→ DATA FOR REVIEW:
.....

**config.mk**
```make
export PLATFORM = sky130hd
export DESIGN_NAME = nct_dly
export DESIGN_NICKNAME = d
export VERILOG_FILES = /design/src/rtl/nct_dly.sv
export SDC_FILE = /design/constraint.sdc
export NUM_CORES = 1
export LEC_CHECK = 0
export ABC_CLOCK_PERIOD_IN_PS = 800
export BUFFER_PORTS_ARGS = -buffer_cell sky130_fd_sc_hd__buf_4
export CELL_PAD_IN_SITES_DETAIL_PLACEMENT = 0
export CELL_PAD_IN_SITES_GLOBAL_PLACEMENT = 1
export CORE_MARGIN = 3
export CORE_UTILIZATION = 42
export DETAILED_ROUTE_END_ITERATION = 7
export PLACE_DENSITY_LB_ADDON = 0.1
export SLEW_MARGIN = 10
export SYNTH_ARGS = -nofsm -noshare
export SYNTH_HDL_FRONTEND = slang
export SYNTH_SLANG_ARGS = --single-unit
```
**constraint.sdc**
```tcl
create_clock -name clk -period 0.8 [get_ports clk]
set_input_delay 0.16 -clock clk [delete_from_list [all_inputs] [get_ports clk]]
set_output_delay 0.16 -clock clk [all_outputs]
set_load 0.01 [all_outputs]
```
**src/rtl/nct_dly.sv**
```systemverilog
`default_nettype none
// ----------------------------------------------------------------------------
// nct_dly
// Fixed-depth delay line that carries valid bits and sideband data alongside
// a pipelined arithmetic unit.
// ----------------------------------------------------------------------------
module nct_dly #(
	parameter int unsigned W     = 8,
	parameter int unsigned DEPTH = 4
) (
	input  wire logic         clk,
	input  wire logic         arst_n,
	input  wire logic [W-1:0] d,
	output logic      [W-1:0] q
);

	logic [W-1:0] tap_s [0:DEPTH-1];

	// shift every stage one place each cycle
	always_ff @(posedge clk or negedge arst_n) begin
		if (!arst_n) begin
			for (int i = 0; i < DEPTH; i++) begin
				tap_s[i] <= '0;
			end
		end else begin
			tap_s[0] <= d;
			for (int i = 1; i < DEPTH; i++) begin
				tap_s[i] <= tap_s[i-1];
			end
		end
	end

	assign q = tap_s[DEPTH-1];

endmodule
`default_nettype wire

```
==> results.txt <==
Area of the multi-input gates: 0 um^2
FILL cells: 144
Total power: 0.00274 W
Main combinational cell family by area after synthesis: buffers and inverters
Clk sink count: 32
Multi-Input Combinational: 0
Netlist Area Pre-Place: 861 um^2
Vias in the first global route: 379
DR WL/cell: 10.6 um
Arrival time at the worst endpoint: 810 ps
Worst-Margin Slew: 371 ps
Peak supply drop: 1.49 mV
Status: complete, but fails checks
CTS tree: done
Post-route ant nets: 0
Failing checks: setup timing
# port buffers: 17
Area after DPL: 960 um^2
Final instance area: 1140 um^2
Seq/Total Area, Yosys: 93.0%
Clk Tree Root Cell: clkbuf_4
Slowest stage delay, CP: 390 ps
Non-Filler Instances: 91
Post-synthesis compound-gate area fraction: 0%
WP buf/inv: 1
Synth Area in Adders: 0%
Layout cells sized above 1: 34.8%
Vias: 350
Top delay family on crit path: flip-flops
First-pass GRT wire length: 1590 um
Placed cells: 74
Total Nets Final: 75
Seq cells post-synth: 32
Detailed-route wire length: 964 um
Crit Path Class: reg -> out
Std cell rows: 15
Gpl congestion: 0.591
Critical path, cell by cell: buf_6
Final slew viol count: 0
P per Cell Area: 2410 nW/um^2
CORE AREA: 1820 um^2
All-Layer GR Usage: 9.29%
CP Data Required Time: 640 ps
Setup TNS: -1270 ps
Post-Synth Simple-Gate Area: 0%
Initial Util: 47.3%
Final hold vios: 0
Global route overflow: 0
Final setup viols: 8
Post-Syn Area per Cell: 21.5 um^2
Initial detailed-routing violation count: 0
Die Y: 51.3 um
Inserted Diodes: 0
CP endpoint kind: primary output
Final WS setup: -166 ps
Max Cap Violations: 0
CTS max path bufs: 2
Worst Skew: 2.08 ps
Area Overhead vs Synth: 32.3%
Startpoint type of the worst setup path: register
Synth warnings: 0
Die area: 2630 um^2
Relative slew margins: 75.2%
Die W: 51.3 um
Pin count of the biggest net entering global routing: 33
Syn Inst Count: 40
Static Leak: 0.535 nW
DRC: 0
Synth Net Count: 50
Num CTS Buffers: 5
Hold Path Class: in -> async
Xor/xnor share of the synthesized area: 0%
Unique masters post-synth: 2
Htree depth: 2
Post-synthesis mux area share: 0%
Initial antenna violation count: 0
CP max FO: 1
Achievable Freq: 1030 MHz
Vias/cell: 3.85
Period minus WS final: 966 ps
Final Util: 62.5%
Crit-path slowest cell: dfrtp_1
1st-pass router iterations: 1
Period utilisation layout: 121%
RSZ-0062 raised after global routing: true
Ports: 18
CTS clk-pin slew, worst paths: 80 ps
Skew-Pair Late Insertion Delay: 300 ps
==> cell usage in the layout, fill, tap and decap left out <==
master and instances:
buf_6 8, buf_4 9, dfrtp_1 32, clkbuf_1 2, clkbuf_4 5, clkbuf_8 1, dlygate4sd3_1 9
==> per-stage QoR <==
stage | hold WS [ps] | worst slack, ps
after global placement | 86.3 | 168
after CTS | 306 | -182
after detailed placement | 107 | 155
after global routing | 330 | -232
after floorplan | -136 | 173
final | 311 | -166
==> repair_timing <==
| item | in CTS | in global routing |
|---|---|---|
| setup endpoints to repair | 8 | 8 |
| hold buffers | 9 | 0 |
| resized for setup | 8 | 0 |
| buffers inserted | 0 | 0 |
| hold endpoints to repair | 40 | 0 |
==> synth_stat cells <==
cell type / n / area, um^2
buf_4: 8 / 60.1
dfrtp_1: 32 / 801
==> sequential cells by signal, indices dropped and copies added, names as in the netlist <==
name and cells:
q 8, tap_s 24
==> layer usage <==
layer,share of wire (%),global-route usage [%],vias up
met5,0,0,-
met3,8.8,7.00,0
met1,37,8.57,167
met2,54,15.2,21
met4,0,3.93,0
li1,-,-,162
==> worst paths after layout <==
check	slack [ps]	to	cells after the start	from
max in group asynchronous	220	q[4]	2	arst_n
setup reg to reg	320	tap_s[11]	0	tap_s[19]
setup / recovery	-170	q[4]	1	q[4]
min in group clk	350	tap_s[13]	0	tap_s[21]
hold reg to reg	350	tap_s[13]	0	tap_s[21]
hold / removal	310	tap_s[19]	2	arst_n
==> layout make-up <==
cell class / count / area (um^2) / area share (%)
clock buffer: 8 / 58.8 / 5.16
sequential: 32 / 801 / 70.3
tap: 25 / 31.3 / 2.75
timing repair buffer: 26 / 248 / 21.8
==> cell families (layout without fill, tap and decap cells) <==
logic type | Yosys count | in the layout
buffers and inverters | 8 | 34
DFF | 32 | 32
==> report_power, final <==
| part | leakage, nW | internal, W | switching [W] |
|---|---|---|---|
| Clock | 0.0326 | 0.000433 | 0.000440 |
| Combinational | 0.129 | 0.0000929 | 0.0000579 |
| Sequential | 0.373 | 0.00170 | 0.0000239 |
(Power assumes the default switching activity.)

.....

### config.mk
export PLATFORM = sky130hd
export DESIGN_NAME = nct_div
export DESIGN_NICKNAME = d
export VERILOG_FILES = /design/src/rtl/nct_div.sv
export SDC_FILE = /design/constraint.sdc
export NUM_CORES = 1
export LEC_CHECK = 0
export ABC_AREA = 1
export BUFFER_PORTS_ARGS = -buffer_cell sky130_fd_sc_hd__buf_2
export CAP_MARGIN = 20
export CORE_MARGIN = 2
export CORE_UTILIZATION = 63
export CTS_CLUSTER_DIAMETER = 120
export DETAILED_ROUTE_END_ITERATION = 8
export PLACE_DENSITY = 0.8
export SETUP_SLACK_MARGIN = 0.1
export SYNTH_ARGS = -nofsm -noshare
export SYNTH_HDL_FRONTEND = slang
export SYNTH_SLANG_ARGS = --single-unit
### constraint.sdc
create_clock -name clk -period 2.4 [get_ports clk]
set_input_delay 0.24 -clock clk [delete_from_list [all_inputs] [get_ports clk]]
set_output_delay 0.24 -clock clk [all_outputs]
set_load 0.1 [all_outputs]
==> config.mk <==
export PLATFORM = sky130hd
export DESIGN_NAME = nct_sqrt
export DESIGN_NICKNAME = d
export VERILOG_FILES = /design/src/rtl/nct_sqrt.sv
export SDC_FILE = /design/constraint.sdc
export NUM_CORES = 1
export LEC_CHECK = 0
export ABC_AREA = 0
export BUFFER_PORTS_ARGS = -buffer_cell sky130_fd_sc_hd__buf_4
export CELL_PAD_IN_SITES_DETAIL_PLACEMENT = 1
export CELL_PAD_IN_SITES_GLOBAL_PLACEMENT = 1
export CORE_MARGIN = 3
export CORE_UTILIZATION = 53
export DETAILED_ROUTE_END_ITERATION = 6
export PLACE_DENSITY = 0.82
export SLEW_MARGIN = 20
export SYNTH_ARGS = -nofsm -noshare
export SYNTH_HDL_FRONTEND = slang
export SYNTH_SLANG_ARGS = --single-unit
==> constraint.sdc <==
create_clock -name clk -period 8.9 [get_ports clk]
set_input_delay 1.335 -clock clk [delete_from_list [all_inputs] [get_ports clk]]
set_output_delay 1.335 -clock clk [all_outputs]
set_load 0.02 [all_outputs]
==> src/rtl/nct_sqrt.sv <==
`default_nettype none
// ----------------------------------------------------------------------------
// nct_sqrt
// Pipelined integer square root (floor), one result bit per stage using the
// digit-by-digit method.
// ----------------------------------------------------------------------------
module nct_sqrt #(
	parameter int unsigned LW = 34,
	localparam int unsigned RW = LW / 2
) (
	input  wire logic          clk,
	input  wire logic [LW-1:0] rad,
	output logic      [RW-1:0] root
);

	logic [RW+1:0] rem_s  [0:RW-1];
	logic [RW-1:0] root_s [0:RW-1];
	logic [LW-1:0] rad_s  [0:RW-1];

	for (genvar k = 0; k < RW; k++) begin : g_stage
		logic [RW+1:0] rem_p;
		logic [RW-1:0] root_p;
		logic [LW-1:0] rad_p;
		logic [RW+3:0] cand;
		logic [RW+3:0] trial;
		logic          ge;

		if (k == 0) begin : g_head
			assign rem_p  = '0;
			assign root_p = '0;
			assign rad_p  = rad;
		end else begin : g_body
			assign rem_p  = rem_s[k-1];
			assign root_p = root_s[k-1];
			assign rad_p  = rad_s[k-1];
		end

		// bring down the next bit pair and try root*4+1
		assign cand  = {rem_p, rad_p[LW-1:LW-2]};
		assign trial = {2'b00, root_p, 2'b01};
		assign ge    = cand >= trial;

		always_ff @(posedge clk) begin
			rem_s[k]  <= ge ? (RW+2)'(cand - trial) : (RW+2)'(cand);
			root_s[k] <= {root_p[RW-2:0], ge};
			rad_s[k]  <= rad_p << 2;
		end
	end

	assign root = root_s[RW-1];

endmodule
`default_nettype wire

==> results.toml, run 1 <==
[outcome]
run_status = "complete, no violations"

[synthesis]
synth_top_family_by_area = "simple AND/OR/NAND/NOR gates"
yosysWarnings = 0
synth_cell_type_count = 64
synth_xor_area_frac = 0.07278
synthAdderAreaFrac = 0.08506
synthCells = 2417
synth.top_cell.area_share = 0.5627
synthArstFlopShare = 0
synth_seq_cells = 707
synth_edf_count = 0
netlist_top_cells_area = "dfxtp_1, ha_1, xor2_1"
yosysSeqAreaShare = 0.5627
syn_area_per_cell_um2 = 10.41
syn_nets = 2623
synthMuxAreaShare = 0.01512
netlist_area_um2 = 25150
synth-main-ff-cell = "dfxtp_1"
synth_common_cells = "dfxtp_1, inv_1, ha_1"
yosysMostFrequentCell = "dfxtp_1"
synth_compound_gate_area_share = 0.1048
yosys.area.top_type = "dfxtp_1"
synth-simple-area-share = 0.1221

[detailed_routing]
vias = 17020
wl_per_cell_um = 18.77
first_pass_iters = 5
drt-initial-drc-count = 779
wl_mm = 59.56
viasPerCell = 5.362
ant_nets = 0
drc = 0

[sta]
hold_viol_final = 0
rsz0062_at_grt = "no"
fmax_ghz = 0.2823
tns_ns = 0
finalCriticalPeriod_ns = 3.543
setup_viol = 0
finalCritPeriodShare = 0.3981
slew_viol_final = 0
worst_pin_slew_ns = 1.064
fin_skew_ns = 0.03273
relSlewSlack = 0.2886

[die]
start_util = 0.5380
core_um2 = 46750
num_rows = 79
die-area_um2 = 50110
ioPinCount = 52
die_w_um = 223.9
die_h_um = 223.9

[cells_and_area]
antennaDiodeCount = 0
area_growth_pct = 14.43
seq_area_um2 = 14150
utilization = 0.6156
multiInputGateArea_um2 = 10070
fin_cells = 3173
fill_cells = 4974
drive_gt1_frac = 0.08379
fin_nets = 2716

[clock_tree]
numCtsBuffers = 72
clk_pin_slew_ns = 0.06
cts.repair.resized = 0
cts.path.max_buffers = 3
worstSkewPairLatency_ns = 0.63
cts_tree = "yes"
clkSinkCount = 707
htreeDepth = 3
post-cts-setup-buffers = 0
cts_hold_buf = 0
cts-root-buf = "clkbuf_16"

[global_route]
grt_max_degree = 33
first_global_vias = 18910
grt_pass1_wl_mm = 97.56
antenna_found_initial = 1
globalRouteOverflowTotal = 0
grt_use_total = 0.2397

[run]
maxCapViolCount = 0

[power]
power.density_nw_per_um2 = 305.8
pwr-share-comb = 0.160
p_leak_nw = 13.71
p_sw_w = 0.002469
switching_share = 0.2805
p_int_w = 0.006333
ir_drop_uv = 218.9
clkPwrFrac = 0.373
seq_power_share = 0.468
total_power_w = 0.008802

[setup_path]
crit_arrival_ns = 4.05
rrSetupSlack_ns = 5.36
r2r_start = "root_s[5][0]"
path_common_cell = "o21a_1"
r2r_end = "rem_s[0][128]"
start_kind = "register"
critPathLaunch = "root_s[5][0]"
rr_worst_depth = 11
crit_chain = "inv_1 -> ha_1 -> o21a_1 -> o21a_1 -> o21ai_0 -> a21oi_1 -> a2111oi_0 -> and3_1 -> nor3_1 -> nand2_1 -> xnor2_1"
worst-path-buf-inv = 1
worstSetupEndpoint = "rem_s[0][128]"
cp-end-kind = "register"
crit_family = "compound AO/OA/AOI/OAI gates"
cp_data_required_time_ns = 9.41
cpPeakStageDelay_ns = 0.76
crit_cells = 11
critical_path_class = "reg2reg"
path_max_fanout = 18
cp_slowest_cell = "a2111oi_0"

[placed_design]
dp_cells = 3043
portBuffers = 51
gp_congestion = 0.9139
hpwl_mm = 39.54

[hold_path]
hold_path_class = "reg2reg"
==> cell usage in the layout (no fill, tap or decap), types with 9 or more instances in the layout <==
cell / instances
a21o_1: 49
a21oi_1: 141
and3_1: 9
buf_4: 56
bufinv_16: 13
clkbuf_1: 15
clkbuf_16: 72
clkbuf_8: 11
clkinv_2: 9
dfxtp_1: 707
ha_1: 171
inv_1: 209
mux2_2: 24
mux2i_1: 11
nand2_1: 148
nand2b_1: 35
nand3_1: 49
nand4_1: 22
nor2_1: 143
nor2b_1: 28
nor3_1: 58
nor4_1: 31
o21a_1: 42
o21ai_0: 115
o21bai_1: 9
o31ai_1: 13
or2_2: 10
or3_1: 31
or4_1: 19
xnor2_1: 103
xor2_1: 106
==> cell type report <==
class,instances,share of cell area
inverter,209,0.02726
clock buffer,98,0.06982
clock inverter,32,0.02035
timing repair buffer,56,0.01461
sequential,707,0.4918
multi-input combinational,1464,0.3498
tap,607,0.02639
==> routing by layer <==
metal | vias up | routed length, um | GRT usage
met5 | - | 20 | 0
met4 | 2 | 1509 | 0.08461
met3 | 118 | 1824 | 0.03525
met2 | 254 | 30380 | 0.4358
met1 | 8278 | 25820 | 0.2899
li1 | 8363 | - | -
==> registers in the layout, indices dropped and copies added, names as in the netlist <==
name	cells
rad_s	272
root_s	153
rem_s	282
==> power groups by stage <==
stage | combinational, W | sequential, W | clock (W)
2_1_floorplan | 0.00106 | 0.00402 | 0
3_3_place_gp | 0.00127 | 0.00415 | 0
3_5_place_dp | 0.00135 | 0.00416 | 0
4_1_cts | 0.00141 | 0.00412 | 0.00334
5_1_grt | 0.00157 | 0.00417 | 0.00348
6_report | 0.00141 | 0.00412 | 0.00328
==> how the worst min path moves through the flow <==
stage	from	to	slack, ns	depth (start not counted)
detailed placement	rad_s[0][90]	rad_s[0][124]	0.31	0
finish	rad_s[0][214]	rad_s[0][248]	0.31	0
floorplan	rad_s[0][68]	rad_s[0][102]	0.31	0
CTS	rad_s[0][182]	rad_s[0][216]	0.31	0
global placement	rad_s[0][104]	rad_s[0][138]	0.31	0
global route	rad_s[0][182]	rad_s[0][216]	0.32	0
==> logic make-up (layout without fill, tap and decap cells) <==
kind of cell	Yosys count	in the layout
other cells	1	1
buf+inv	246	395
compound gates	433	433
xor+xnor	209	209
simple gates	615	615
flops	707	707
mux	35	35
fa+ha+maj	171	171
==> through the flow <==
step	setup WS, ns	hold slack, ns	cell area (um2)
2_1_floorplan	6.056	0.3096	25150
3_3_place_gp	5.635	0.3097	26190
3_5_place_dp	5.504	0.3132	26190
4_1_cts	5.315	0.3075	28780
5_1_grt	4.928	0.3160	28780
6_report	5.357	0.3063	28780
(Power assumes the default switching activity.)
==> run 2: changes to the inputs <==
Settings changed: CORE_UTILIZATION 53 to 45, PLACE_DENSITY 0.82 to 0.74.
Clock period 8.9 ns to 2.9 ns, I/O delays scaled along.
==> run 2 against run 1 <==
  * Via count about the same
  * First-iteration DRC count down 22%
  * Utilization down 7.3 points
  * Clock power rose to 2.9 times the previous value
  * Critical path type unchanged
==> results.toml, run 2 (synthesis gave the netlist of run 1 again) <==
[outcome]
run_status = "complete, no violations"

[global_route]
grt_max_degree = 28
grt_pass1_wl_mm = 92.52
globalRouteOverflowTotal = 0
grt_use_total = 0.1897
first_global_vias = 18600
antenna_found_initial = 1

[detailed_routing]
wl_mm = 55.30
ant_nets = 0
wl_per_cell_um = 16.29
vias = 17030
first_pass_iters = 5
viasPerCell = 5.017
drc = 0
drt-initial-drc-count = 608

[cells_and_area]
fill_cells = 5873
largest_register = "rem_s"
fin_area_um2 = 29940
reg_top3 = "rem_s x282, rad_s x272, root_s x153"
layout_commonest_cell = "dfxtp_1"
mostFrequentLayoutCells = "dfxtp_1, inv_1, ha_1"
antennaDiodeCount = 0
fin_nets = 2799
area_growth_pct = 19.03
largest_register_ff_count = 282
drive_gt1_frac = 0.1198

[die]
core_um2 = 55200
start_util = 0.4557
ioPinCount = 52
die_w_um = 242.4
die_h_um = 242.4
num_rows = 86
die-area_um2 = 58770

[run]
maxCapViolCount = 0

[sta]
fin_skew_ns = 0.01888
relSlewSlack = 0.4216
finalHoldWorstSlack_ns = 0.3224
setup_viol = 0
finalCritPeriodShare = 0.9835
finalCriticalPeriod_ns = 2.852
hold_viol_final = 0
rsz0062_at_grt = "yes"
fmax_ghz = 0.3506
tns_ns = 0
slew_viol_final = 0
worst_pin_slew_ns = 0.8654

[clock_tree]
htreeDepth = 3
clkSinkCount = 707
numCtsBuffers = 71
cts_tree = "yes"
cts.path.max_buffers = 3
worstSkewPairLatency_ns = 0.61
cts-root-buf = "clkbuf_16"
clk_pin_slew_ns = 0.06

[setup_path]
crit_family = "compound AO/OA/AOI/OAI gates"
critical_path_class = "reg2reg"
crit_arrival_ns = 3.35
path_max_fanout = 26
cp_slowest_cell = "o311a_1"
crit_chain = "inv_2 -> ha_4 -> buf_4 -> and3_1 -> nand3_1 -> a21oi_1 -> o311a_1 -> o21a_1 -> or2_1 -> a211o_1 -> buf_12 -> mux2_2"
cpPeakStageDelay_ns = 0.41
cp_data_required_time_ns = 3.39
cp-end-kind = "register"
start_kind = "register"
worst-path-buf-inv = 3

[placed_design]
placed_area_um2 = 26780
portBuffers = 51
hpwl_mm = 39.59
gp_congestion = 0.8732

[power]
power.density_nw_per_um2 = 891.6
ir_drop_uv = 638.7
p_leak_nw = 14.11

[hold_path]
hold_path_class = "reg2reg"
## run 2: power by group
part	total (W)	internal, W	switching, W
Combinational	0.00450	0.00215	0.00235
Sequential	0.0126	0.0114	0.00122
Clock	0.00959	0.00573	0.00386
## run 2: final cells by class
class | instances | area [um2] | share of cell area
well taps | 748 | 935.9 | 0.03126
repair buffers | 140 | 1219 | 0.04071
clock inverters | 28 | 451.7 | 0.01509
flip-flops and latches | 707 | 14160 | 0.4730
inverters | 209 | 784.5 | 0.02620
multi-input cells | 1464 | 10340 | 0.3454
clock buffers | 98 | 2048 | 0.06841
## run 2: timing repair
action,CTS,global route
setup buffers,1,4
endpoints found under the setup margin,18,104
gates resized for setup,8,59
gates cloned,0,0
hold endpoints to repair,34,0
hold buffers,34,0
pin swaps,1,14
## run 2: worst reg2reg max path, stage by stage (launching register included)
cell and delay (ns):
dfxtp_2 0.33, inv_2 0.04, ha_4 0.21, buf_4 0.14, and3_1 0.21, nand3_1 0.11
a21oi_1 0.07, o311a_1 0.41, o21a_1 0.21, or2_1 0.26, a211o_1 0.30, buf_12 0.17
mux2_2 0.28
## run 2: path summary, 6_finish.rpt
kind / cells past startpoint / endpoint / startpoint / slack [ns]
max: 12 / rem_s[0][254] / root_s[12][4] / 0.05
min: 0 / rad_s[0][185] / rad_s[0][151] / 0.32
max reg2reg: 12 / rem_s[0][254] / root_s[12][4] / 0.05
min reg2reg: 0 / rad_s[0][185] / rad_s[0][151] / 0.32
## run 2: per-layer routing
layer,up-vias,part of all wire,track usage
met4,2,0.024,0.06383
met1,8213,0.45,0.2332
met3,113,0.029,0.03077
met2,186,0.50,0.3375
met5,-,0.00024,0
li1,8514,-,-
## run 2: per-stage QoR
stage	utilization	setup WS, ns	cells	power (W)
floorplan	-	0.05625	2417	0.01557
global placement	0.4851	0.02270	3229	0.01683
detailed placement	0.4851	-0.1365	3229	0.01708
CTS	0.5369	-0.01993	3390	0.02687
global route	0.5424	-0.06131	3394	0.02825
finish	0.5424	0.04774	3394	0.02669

.....

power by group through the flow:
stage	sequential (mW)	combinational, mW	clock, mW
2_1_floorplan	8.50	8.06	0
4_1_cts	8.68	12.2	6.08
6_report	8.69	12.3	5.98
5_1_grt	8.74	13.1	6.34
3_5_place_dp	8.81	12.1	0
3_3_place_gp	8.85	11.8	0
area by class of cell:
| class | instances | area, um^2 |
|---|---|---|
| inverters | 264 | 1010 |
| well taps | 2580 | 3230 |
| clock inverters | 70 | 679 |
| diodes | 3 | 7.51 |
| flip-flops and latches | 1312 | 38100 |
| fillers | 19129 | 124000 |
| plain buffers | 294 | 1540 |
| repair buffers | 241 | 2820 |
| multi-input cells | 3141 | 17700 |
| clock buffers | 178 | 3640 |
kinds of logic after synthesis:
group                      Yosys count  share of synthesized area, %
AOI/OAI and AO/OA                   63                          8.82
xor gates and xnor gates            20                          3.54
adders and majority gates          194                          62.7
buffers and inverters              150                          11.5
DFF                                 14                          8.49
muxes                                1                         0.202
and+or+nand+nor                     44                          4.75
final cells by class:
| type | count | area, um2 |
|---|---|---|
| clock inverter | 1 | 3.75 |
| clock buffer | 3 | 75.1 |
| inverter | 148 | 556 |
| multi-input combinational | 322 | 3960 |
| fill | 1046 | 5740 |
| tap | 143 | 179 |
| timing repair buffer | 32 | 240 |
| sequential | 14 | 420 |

.....

→ WHAT THE TASK ASKS: Each line above from the one with "power by group through" up to and including the one with "sequential | 14 | 420 |" must be set down exactly, and no line outside that span may appear.

→ ANSWER FOR THIS EXERCISE:
power by group through the flow:
stage	sequential (mW)	combinational, mW	clock, mW
2_1_floorplan	8.50	8.06	0
4_1_cts	8.68	12.2	6.08
6_report	8.69	12.3	5.98
5_1_grt	8.74	13.1	6.34
3_5_place_dp	8.81	12.1	0
3_3_place_gp	8.85	11.8	0
area by class of cell:
| class | instances | area, um^2 |
|---|---|---|
| inverters | 264 | 1010 |
| well taps | 2580 | 3230 |
| clock inverters | 70 | 679 |
| diodes | 3 | 7.51 |
| flip-flops and latches | 1312 | 38100 |
| fillers | 19129 | 124000 |
| plain buffers | 294 | 1540 |
| repair buffers | 241 | 2820 |
| multi-input cells | 3141 | 17700 |
| clock buffers | 178 | 3640 |
kinds of logic after synthesis:
group                      Yosys count  share of synthesized area, %
AOI/OAI and AO/OA                   63                          8.82
xor gates and xnor gates            20                          3.54
adders and majority gates          194                          62.7
buffers and inverters              150                          11.5
DFF                                 14                          8.49
muxes                                1                         0.202
and+or+nand+nor                     44                          4.75
final cells by class:
| type | count | area, um2 |
|---|---|---|
| clock inverter | 1 | 3.75 |
| clock buffer | 3 | 75.1 |
| inverter | 148 | 556 |
| multi-input combinational | 322 | 3960 |
| fill | 1046 | 5740 |
| tap | 143 | 179 |
| timing repair buffer | 32 | 240 |
| sequential | 14 | 420 |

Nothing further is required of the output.